Durham, NC (PRWEB) January 28, 2014
Clinverse, Inc., provider of the first end-to-end technology solution that automates the financial lifecycle of global clinical trials, announced today that Chelsea Therapeutics has implemented ClinPay® to automate investigator payments for a complex, global trial. The trial, known as Study 401, is a multi-center, multi-national, randomized, parallel-group, placebo-controlled, double-blind study of investigational drug NORTHERA™ (droxidopa), an orally active synthetic precursor of norepinephrine, being studied for the treatment of symptomatic neurogenic orthostatic hypotension (nOH).
Already working with a top-ranked clinical research organization (CRO) to manage its clinical development program, Chelsea chose to implement ClinPay for its global study to automate the entire investigator payment process. The company recently announced that it has begun dosing patients and will be screening up to 500 patients across 100 sites throughout the U.S., Canada, and Europe.
“Given the size and reach of our trial, it was important for us to work with a payment solution provider with global capabilities,” said Tim Maness, Senior Director of Finance and Corporate Controller of Chelsea Therapeutics. “The Clinverse team was able to seamlessly integrate ClinPay with our CRO provider and the necessary clinical systems, allowing our CRO to focus their efforts on the important clinical activities required of this trial.”
During the start-up phase, Clinverse will work closely with Chelsea to identify and load each unique site contract across the study’s 100 sites, leveraging ClinPay’s proprietary contract meta language (CML) to automatically convert contracted payment terms into actionable items.
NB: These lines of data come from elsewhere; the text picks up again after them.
$ cat src/hdl/trace_trigger_regs.svh
// register offsets, field positions and reset values of the trace trigger sequencer
// assumes a byte-addressed 8-bit apb address, one 32-bit word per register
`ifndef TRACE_TRIGGER_REGS_SVH
`define TRACE_TRIGGER_REGS_SVH

`define TTS_OFF_CTRL      8'h00
`define TTS_OFF_STATUS    8'h04
`define TTS_OFF_RANGE_LO  8'h08
`define TTS_OFF_RANGE_HI  8'h0C
`define TTS_OFF_TERM      8'h20
`define TTS_OFF_BRANCH    8'h40
`define TTS_OFF_FIND      8'h60

`define TTS_CTRL_RUN      0
`define TTS_CTRL_RESTART  1
`define TTS_CTRL_ARMRUN   2
`define TTS_CTRL_NLEV     4
`define TTS_CTRL_TRIG     8
`define TTS_TARGET_LSB    16
`define TTS_OCCUR_LSB     16

`define TTS_NLEV_RESET    4'h2
`define TTS_TRIG_RESET    4'h1
`define TTS_LEVELS_MIN    4'h2
`define TTS_LEVELS_MAX    4'h8
`define TTS_LEVELS_MAX_NR 4'h7

`endif

$ cat src/hdl/trace_trigger_pkg.sv
// types shared by the trace trigger sequencer and its qualifier evaluator
// assumes nothing beyond a systemverilog compiler
package trace_trigger_pkg;

    typedef enum logic [1:0] {Q_NONE, Q_EVERY, Q_EXPR} qual_kind_e;

    // 16-bit qualifier word as software writes it, bit 15 reserved
    typedef struct packed {
        logic       spare;
        qual_kind_e kind;
        logic       comb_and;
        logic       g2_and;
        logic [3:0] g2_sel;
        logic       g1_and;
        logic [5:0] g1_sel;
    } qual_s;

    typedef struct packed {
        logic [15:0] care;
        logic [15:0] value;
    } term_s;

endpackage

$ cat src/hdl/qual_eval.sv
// combinational evaluator of one two-group qualifier
// assumes term and range hits come from the same sample
`timescale 1ns/1ps
`default_nettype none

module qual_eval import trace_trigger_pkg::*; (
    // configuration
    input  wire qual_s      qual,
    // term hits of the current sample
    input  wire logic [7:0] term_hit,
    input  wire logic       inside_hit,
    input  wire logic       outside_hit,
    // result
    output logic            hit
);

    logic [5:0] g1_val;
    logic [3:0] g2_val;
    logic       g1_res;
    logic       g2_res;
    logic       g1_on;
    logic       g2_on;

    // and-mode uses inverted pattern terms only; range terms never invert
    assign g1_val = qual.g1_and ? {outside_hit, inside_hit, ~term_hit[3:0]}
                                : {outside_hit, inside_hit, term_hit[3:0]};
    assign g2_val = qual.g2_and ? ~term_hit[7:4] : term_hit[7:4];
    assign g1_on  = |qual.g1_sel;
    assign g2_on  = |qual.g2_sel;
    assign g1_res = qual.g1_and ? &(g1_val | ~qual.g1_sel)
                                : |(g1_val & qual.g1_sel);
    assign g2_res = qual.g2_and ? &(g2_val | ~qual.g2_sel)
                                : |(g2_val & qual.g2_sel);

    always_comb begin
        hit = 1'b0;
        case (qual.kind)
            Q_EVERY: hit = 1'b1;
            Q_NONE:  hit = 1'b0;
            Q_EXPR: begin
                // groups are combined as units, never by operator precedence
                if (g1_on && g2_on)
                    hit = qual.comb_and ? (g1_res & g2_res) : (g1_res | g2_res);
                else if (g1_on)
                    hit = g1_res;
                else
                    hit = g2_on & g2_res;
            end
            default: hit = 1'b0;
        endcase
    end

endmodule // qual_eval

`default_nettype wire

$ cat src/hdl/trace_trigger_sequencer.sv
// multi-level state trace trigger sequencer with apb configuration
// assumes probe_clk and probe_data are asynchronous pins, stable for
// several pclk periods around each probe_clk rising edge
//
// Implementation choices: the register offsets and the APB register port.
`timescale 1ns/1ps
`default_nettype none
`include "trace_trigger_regs.svh"

module trace_trigger_sequencer import trace_trigger_pkg::*; (
    // apb slave
    input  wire logic        pclk,
    input  wire logic        presetn,
    input  wire logic        psel,
    input  wire logic        penable,
    input  wire logic        pwrite,
    input  wire logic [7:0]  paddr,
    input  wire logic [31:0] pwdata,
    output logic      [31:0] prdata,
    output logic             pready,
    output logic             pslverr,
    // probed target
    input  wire logic        probe_clk,
    input  wire logic [15:0] probe_data,
    // acquisition side
    output logic             store_force,
    output logic      [15:0] store_data,
    output logic             trigger_hit,
    output logic             running
);

    function automatic logic addr_ok(input logic [7:0] a);
        addr_ok = (a[1:0] == 2'h0) && (a[7] == 1'b0)
                  && ((a < 8'h10) || (a >= `TTS_OFF_TERM));
    endfunction

    // jump target must stay on the same side of the trigger level
    function automatic logic jump_ok(input logic [3:0] src, input logic [3:0] tgt,
                                     input logic [3:0] trig, input logic [3:0] nlev);
        if (src <= trig)
            jump_ok = (tgt >= 4'h1) && (tgt <= trig);
        else
            jump_ok = (tgt > trig) && (tgt <= nlev);
    endfunction

    // sampling of the probed state
    logic [1:0]  clk_sync;
    logic        clk_prev;
    logic [15:0] data_s1;
    logic [15:0] data_s2;
    logic        samp_evt;

    always_ff @(posedge pclk or negedge presetn) begin
        if (!presetn) begin
            clk_sync <= 2'h0;
            clk_prev <= 1'b0;
            data_s1  <= 16'h0000;
            data_s2  <= 16'h0000;
        end else begin
            clk_sync <= {clk_sync[0], probe_clk};
            clk_prev <= clk_sync[1];
            data_s1  <= probe_data;
            data_s2  <= data_s1;
        end
    end

    assign samp_evt = clk_sync[1] & ~clk_prev;

    // configuration registers
    logic        run_reg;
    logic        restart_each_stage_reg;
    logic        arm_run_reg;
    logic [3:0]  nlev_reg;
    logic [3:0]  trig_reg;
    logic [15:0] range_lo_reg;
    logic [15:0] range_hi_reg;
    term_s       term_reg     [0:7];
    qual_s       branch_q_reg [0:7];
    logic [3:0]  target_reg   [0:7];
    qual_s       find_q_reg   [0:7];
    logic [15:0] occur_reg    [0:7];

    logic        wr_en;
    logic [2:0]  wr_idx;
    assign wr_en  = psel && penable && pwrite && addr_ok(paddr);
    assign wr_idx = paddr[4:2];

    always_ff @(posedge pclk or negedge presetn) begin
        if (!presetn) begin
            run_reg                <= 1'b0;
            restart_each_stage_reg <= 1'b0;
            arm_run_reg            <= 1'b1;
            nlev_reg               <= `TTS_NLEV_RESET;
            trig_reg               <= `TTS_TRIG_RESET;
            range_lo_reg           <= 16'h0000;
            range_hi_reg           <= 16'hFFFF;
        end else if (wr_en) begin
            if (paddr == `TTS_OFF_CTRL) begin
                run_reg                <= pwdata[`TTS_CTRL_RUN];
                restart_each_stage_reg <= pwdata[`TTS_CTRL_RESTART];
                arm_run_reg            <= pwdata[`TTS_CTRL_ARMRUN];
                nlev_reg               <= pwdata[`TTS_CTRL_NLEV +: 4];
                trig_reg               <= {1'b0, pwdata[`TTS_CTRL_TRIG +: 3]};
            end
            if (paddr == `TTS_OFF_RANGE_LO)
                range_lo_reg <= pwdata[15:0];
            if (paddr == `TTS_OFF_RANGE_HI)
                range_hi_reg <= pwdata[15:0];
        end
    end

    // per-term and per-level tables
    always_ff @(posedge pclk or negedge presetn) begin
        if (!presetn) begin
            for (int i = 0; i < 8; i++) begin
                term_reg[i]     <= '0;
                branch_q_reg[i] <= '0;
                target_reg[i]   <= 4'h1;
                find_q_reg[i]   <= '0;
                occur_reg[i]    <= 16'h0001;
            end
        end else if (wr_en) begin
            case (paddr[7:5])
                3'h1: term_reg[wr_idx] <= pwdata;
                3'h2: begin
                    branch_q_reg[wr_idx] <= qual_s'({1'b0, pwdata[14:0]});
                    target_reg[wr_idx]   <= pwdata[`TTS_TARGET_LSB +: 4];
                end
                3'h3: begin
                    find_q_reg[wr_idx] <= qual_s'({1'b0, pwdata[14:0]});
                    occur_reg[wr_idx]  <= pwdata[`TTS_OCCUR_LSB +: 16];
                end
                default: ;
            endcase
        end
    end

    // run control; a start with an illegal level layout is refused
    logic cfg_legal;
    logic running_reg;
    logic run_start;

    assign cfg_legal = (nlev_reg >= `TTS_LEVELS_MIN)
                       && (nlev_reg <= (arm_run_reg ? `TTS_LEVELS_MAX
                                                    : `TTS_LEVELS_MAX_NR))
                       && (trig_reg >= 4'h1) && (trig_reg < nlev_reg);
    assign run_start = run_reg && cfg_legal && !running_reg;

    always_ff @(posedge pclk or negedge presetn) begin
        if (!presetn)
            running_reg <= 1'b0;
        else
            running_reg <= run_reg && cfg_legal;
    end

    // term evaluation
    logic [7:0] term_hit;
    logic       inside_hit;
    logic       outside_hit;

    always_comb begin
        for (int i = 0; i < 8; i++)
            term_hit[i] = ((data_s2 ^ term_reg[i].value) & term_reg[i].care) == 16'h0000;
    end

    assign inside_hit  = (data_s2 >= range_lo_reg) && (data_s2 <= range_hi_reg);
    assign outside_hit = !inside_hit;

    // qualifiers of the current level
    logic [3:0]  level_reg;
    logic [2:0]  lvl_idx;
    logic        branch_hit;
    logic        find_hit;
    logic [3:0]  branch_tgt;
    logic [15:0] occ_eff;

    assign lvl_idx    = 3'(level_reg - 4'h1);
    assign branch_tgt = target_reg[lvl_idx];
    assign occ_eff    = (occur_reg[lvl_idx] == 16'h0000) ? 16'h0001 : occur_reg[lvl_idx];

    qual_eval u_branch_eval (
        .qual        (branch_q_reg[lvl_idx]),
        .term_hit    (term_hit),
        .inside_hit  (inside_hit),
        .outside_hit (outside_hit),
        .hit         (branch_hit)
    );

    qual_eval u_find_eval (
        .qual        (find_q_reg[lvl_idx]),
        .term_hit    (term_hit),
        .inside_hit  (inside_hit),
        .outside_hit (outside_hit),
        .hit         (find_hit)
    );

    // sequencing; proceed has priority over a jump on the same sample
    logic [15:0] cnt_reg;
    logic [15:0] cnt_next;
    logic [3:0]  level_next;
    logic        proceed_fire;
    logic        branch_take;
    logic        lvl_change;

    assign proceed_fire = samp_evt && running_reg && find_hit
                          && (16'(cnt_reg + 16'h0001) == occ_eff);
    assign branch_take  = samp_evt && running_reg && restart_each_stage_reg
                          && branch_hit && !proceed_fire
                          && jump_ok(level_reg, branch_tgt, trig_reg, nlev_reg);

    always_comb begin
        level_next = level_reg;
        if (run_start)
            level_next = 4'h1;
        else if (proceed_fire && (level_reg < nlev_reg))
            level_next = level_reg + 4'h1;
        else if (branch_take)
            level_next = branch_tgt;
    end

    always_comb begin
        cnt_next = cnt_reg;
        if (run_start || proceed_fire || branch_take)
            cnt_next = 16'h0000;
        else if (samp_evt && running_reg && find_hit)
            cnt_next = 16'(cnt_reg + 16'h0001);
    end

    assign lvl_change = samp_evt && running_reg && (level_next != level_reg);

    always_ff @(posedge pclk or negedge presetn) begin
        if (!presetn) begin
            level_reg <= 4'h1;
            cnt_reg   <= 16'h0000;
        end else begin
            level_reg <= level_next;
            cnt_reg   <= cnt_next;
        end
    end

    // forced store of the level-changing sample and trigger flag
    logic        store_force_reg;
    logic [15:0] store_data_reg;
    logic        trigger_reg;
    logic        triggered_reg;

    always_ff @(posedge pclk or negedge presetn) begin
        if (!presetn) begin
            store_force_reg <= 1'b0;
            store_data_reg  <= 16'h0000;
        end else begin
            store_force_reg <= lvl_change;
            if (lvl_change)
                store_data_reg <= data_s2;
        end
    end

    always_ff @(posedge pclk or negedge presetn) begin
        if (!presetn) begin
            trigger_reg   <= 1'b0;
            triggered_reg <= 1'b0;
        end else begin
            trigger_reg <= proceed_fire && (level_reg == trig_reg);
            if (proceed_fire && (level_reg == trig_reg))
                triggered_reg <= 1'b1;
            else if (run_start)
                triggered_reg <= 1'b0;
        end
    end

    assign store_force = store_force_reg;
    assign store_data  = store_data_reg;
    assign trigger_hit = trigger_reg;
    assign running     = running_reg;

    // apb read path: data is latched in the setup cycle so access needs no wait
    logic [31:0] rd_word;
    logic [31:0] prdata_reg;

    always_comb begin
        rd_word = 32'h0000_0000;
        case (paddr[7:5])
            3'h0: begin
                case (paddr[4:2])
                    3'h0: rd_word = {21'h0, trig_reg[2:0], nlev_reg, 1'b0,
                                     arm_run_reg, restart_each_stage_reg, run_reg};
                    3'h1: rd_word = {cnt_reg, 9'h0, !cfg_legal, triggered_reg,
                                     running_reg, level_reg};
                    3'h2: rd_word = {16'h0000, range_lo_reg};
                    3'h3: rd_word = {16'h0000, range_hi_reg};
                    default: rd_word = 32'h0000_0000;
                endcase
            end
            3'h1: rd_word = term_reg[paddr[4:2]];
            3'h2: rd_word = {12'h000, target_reg[paddr[4:2]],
                             16'(branch_q_reg[paddr[4:2]])};
            3'h3: rd_word = {occur_reg[paddr[4:2]], 16'(find_q_reg[paddr[4:2]])};
            default: rd_word = 32'h0000_0000;
        endcase
    end

    always_ff @(posedge pclk or negedge presetn) begin
        if (!presetn)
            prdata_reg <= 32'h0000_0000;
        else if (psel && !penable && !pwrite)
            prdata_reg <= addr_ok(paddr) ? rd_word : 32'h0000_0000;
    end

    assign prdata  = prdata_reg;
    assign pready  = 1'b1;
    assign pslverr = psel && penable && !addr_ok(paddr);
endmodule // trace_trigger_sequencer

`default_nettype wire

$ cat config.mk
export PLATFORM = sky130hd
export DESIGN_NAME = trace_trigger_sequencer
export DESIGN_NICKNAME = d
export VERILOG_FILES = /design/src/hdl/trace_trigger_pkg.sv /design/src/hdl/qual_eval.sv /design/src/hdl/trace_trigger_sequencer.sv
export VERILOG_INCLUDE_DIRS = /design/src /design/src/hdl
export SDC_FILE = /design/constraint.sdc
export NUM_CORES = 2
export LEC_CHECK = 0
export BUFFER_PORTS_ARGS = -buffer_cell sky130_fd_sc_hd__buf_2
export CAP_MARGIN = 20
export CORE_MARGIN = 2
export CORE_UTILIZATION = 60
export CTS_BUF_LIST = sky130_fd_sc_hd__clkbuf_4
export DETAILED_ROUTE_END_ITERATION = 16
export GPL_TIMING_DRIVEN = 0
export PLACE_DENSITY = 0.77
export SETUP_SLACK_MARGIN = 0.5
export SLEW_MARGIN = 40
export SYNTH_ARGS = -nofsm -noshare
export SYNTH_HDL_FRONTEND = slang
export SYNTH_SLANG_ARGS = --single-unit
$ cat constraint.sdc
create_clock -name pclk -period 8.25 [get_ports pclk]
set_input_delay 0.825 -clock pclk [delete_from_list [all_inputs] [get_ports pclk]]
set_output_delay 0.825 -clock pclk [all_outputs]
set_load 0.02 [all_outputs]
Word level (Yosys, flattened, before mapping)
Cells that the tools add are included.
- word-level logic and storage cells: 378
- bits of input ports: 62
- flip-flop bits (word level): 821
- muxes and demuxes: 67
- reductions and logical operators: 72
- $add $sub $neg: 3
- magnitude comparators: 17
- bitwise logic cells: 41
- equal/unequal tests: 15
- operators with widths (cell ; number):
    $bwmux 128 ; 3
    $bmux 16 s3 ; 6
    $bwmux 256 ; 1
    $pmux 32 s4 ; 2
    $mux 16 ; 12
    $logic_not 16->1 ; 9
    $and 16x16->16 ; 8
    $mux 32 ; 4
    $xor 16x16->16 ; 8
    $bmux 32 s3 ; 1
    $demux 32 s3 ; 1
    $mux 15 ; 4
    $mux 4 ; 13
    $demux 16 s3 ; 1
    $bwmux 32 ; 1
    $logic_and 1x1->1 ; 29
    $bmux 4 s3 ; 2
    $reduce_or 6->1 ; 4
    $add 16x1->16 const B ; 1
    $eq 16x16->1 ; 1
    $eq 8x4->1 const B ; 2
    $ge 16x16->1 ; 1
    $le 16x16->1 ; 1
    $not 4->4 ; 4
    other kinds (42) ; 96

Logic depth before layout (Yosys ltp)
- depth in word-level cells: 23
- depth in mapped cells: 28
- mapped depth without buffers: 17

Hierarchy
A second synthesis with hierarchy kept.
- cells, all modules: 3046
- area, all modules: 42813.6 µm²
- modules (own cells, without submodules) (module ; cells each ; instances ; area each (µm²)):
    trace_trigger_sequencer ; 2986 ; 1 ; 42373.1
    qual_eval ; 30 ; 2 ; 220.2

Worst setup path before layout
No wires, ideal clock.
- kind: register to register
- start: register level_reg[0]
- end: register store_data_reg[10] (netlist: store_data[10])
- data arrival time: 5456 ps
- path buffers: 11
- stages on the path, launching flop included: 29
- path slack: 2669 ps
- setup time: 125 ps
- cells stage by stage: dfstp_2 > buf_6 > buf_8 > buf_6 > inv_1 > buf_4 > ha_1 > buf_2 > buf_2 > buf_2 > buf_2 > buf_2 > mux4_2 > mux2i_1 > inv_1 > ha_1 > nor2b_1 > o21a_1 > o21a_1 > o21ai_0 > o21ai_0 > o32ai_1 > o311ai_0 > a31oi_1 > and2_0 > buf_2 > a21oi_4 > buf_6 > mux2_4
- longest elaborated chain between the ends: 23
- elaborated cells between the ends (all ways): 91
- RTL lines (element ; line ; source):
    start: declaration ; trace_trigger_sequencer.sv:170 ; logic [3:0] level_reg;
    start signal: assignment ; trace_trigger_sequencer.sv:236 ; level_reg <= level_next;
    $sub 3x1->3 ; trace_trigger_sequencer.sv:177 ; assign lvl_idx = 3'(level_reg - 4'h1);
    $not 3->4 (not written as such) ; - ;
    $bmux 16 s3 ; trace_trigger_sequencer.sv:190 ; .qual (find_q_reg[lvl_idx]),
    $mux 15 (not written as such) (2 in a row) ; trace_trigger_sequencer.sv:190 ;
    $mux 4 (tied with other cells) ; qual_eval.sv:25 ; assign g1_val = qual.g1_and ? {outside_hit, inside_hit, ~term_hit[3:0]}
    $and 6x6->6 (tied with other cells) ; qual_eval.sv:31 ; : |(g1_val & qual.g1_sel);
    $reduce_or 6->1 (tied with other cells) ; qual_eval.sv:31 ;
    $mux 1, on equally long branches ; qual_eval.sv:30, qual_eval.sv:32 ;
    (+6 left out) ; - ;
    $logic_not 1->1 ; trace_trigger_sequencer.sv:208 ; && branch_hit && !proceed_fire
    $logic_and 1x1->1 ; trace_trigger_sequencer.sv:208 ;
    $logic_and 1x1->1 ; trace_trigger_sequencer.sv:209 ; && jump_ok(level_reg, branch_tgt, trig_reg, nlev_reg);
    $mux 4 ; trace_trigger_sequencer.sv:217 ; else if (branch_take)
    $mux 4 ; trace_trigger_sequencer.sv:215 ; else if (proceed_fire && (level_reg < nlev_reg))
    $mux 4 ; trace_trigger_sequencer.sv:213 ; if (run_start)
    $ne 4x4->1 (*) ; trace_trigger_sequencer.sv:229 ; assign lvl_change = samp_evt && running_reg && (level_next != level_reg);
    $logic_and 1x1->1 (*) ; trace_trigger_sequencer.sv:229 ;
    end signal: assignment ; trace_trigger_sequencer.sv:254 ; store_data_reg <= data_s2;
    end: declaration ; trace_trigger_sequencer.sv:243 ; logic [15:0] store_data_reg;
Mark *: on every way between the ends. The rest lies on a longest branch, timed or not. The select of a mux whose other input is x is not followed.
A chain may end at the register's enable or synchronous reset.

Final worst setup path
- start: register level_reg[0]
- end: register store_data_reg[7] (netlist: store_data[7])
The elaborated chain is that of the path after synthesis.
In addition, the system’s open application programming interface (API) provides seamless integration with Chelsea’s EDC provider. When data is captured by their EDC system, transactions are automatically triggered in ClinPay and routed to the appropriate approver for payment directly from ClinPay. With these capabilities, sponsors can expect to reduce costs typically associated with the manual efforts of both the sponsor and the CRO required to pay sites and other vendors by as much as 30- 40%.
“Because of the nature of clinical trials and the uniqueness of each trial, Clinverse works closely with our clients to set up, configure, and rigorously test through a full UAT process. Every ClinPay implementation ensures that transactions are configured to reflect the negotiated site contracts and that payments are properly routed,” explained Jeff Rogers, Chief Commercial Officer of Clinverse. “Once ClinPay is live, all the client needs to do is simply leverage the automation that has been established and let technology take care of the rest. ClinPay automates the complete financial lifecycle within the eclinical process, including contract term translation, payment automation, amendment management, accounting, and reporting.”
About Clinverse, Inc.
Clinverse, Inc. architected the industry’s first end-to-end technology solution that automates the financial lifecycle of global clinical trials. Powered by our secure technology platform, our solution standardizes clinical trial finance and manages millions of financial transactions across the globe, including clinical site payments. Used by leading BioPharma companies, our clients benefit from reduced workload, time, and costs gained through automation and unprecedented transparency and workflow. For more information, please visit http://www.clinverse.com.
This press release contains forward-looking statements regarding future events including our intention to pursue the development of Northera. These statements are subject to risks and uncertainties that could cause the actual events or results to differ materially. These include reliance on key personnel and our ability to attract and/or retain key personnel; the risk that FDA will not agree that our clinical trial results demonstrate the safety and effectiveness of droxidopa; the risk that the FDA will not accept our proposal regarding any trial or other data to support a new drug application; the risk that the FDA will not approve the resubmitted NDA; the risk that our resources will not be sufficient to conduct any study of Northera that will be acceptable to the FDA; the risk that we cannot complete any additional study for Northera without the need for additional capital; the risks and costs of drug development and that such development may take longer or be more expensive than anticipated; our need to raise additional operating capital in the future; our reliance on our lead drug candidate droxidopa; risk that we will not be able to obtain regulatory approvals of droxidopa or our other drug candidates for additional indications; risk of volatility in our stock price, related litigation, and analyst coverage of our stock; reliance on collaborations and licenses; intellectual property risks; our history of losses; competition; market acceptance for our products if any are approved for marketing.